- Developer: Prosody dev team
- Initial release: December 3, 2008
- Stable release: 13.0.2 / 29 May 2025
- Written in: Lua
- Operating system: Cross-platform
- Type: XMPP server
- License: MIT License
- Website: https://prosody.im
- Repository: hg.prosody.im ;

= Prosody (software) =

Cross-platform XMPP server written in Lua

Prosody (formerly lxmppd) is a cross-platform XMPP server written in Lua. Its development goals include low resource usage, ease of use, and extensibility.
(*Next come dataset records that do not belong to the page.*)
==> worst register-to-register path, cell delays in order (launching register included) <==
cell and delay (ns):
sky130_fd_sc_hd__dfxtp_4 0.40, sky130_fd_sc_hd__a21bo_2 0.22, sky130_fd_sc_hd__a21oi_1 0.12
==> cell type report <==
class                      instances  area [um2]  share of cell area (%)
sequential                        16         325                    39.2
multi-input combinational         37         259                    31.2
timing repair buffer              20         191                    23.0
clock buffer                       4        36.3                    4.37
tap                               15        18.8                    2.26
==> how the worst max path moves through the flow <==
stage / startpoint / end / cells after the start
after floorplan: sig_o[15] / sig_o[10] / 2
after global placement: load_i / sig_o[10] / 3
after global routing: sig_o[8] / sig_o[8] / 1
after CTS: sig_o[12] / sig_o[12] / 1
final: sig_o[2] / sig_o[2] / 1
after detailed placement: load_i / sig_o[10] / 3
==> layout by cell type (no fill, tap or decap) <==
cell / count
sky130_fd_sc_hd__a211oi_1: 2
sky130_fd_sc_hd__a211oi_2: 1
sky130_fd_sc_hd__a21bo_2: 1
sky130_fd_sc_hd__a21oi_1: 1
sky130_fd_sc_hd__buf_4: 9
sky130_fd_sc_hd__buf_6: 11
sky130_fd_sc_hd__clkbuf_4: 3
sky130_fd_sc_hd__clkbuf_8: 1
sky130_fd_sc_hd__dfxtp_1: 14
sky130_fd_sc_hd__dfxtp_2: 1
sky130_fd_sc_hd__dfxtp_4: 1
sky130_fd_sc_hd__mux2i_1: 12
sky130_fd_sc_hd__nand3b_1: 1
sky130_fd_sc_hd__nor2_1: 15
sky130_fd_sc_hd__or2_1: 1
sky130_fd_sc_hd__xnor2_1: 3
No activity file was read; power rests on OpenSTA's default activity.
Prosody uses the default XMPP ports, 5222 and 5269, for client-to-server and server-to-server communications respectively.

== History ==
Prosody development was started by Matthew Wild in August 2008 and its first release, 0.1.0, was made in December 2008.
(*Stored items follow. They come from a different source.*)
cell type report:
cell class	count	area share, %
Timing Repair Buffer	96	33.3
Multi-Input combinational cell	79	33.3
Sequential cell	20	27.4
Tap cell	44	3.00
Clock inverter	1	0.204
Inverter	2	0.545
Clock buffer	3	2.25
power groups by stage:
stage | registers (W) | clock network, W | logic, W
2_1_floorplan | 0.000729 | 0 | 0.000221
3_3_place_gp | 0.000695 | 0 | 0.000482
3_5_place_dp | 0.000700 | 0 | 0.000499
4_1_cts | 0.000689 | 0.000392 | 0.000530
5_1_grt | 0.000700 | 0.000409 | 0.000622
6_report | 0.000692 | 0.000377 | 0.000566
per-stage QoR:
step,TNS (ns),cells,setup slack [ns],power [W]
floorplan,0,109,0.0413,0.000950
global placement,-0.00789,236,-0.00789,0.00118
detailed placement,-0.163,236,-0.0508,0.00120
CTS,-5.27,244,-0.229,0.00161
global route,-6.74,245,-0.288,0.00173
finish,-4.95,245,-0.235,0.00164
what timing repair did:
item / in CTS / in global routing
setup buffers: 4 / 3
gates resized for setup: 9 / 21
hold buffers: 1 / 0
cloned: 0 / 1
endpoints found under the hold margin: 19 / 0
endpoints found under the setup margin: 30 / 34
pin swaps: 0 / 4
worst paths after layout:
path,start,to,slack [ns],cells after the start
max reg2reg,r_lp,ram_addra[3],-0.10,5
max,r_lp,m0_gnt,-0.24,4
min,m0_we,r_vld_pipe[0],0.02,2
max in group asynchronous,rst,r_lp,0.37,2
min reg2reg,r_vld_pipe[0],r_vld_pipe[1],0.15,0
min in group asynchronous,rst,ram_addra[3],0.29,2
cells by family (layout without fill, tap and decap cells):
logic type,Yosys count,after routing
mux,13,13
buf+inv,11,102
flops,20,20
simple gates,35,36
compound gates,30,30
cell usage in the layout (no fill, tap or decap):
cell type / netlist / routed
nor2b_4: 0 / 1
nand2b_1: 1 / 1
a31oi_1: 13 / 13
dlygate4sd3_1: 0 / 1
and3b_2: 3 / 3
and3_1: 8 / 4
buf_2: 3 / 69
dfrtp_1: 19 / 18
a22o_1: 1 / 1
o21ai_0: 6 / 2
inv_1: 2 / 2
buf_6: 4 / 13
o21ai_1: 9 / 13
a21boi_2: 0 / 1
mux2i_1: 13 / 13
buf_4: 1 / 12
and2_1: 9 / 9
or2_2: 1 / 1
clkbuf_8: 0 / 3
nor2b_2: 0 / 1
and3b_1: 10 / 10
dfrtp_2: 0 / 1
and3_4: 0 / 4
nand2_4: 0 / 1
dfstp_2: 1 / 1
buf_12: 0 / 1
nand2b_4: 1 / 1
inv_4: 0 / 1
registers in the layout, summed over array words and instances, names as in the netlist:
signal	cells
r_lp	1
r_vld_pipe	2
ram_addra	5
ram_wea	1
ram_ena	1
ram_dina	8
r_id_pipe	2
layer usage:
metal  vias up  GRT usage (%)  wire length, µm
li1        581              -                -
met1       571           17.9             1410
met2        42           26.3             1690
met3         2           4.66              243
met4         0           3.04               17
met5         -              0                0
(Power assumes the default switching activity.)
Prosody was initially licensed under the GNU General Public License (version 2), but later switched to the MIT License in its 3rd release.

== Notable deployments ==
The XMPP Standards Foundation runs Prosody on xmpp.org, and uses the chatroom feature for meetings for various XSF teams.

Identi.ca the micro-blogging service uses Prosody to deliver IM notifications.

Remember the Milk uses Prosody to deliver IM based reminders.

Collabora runs Prosody on proxies.telepathy.im to provide file transfer proxy lookup for Telepathy (and therefore Empathy).

Peter Saint-Andre (the executive director of the XMPP Standards Foundation) has run Prosody on http://stpeter.im.

In 2023, Jabber.org finished migrating to Prosody.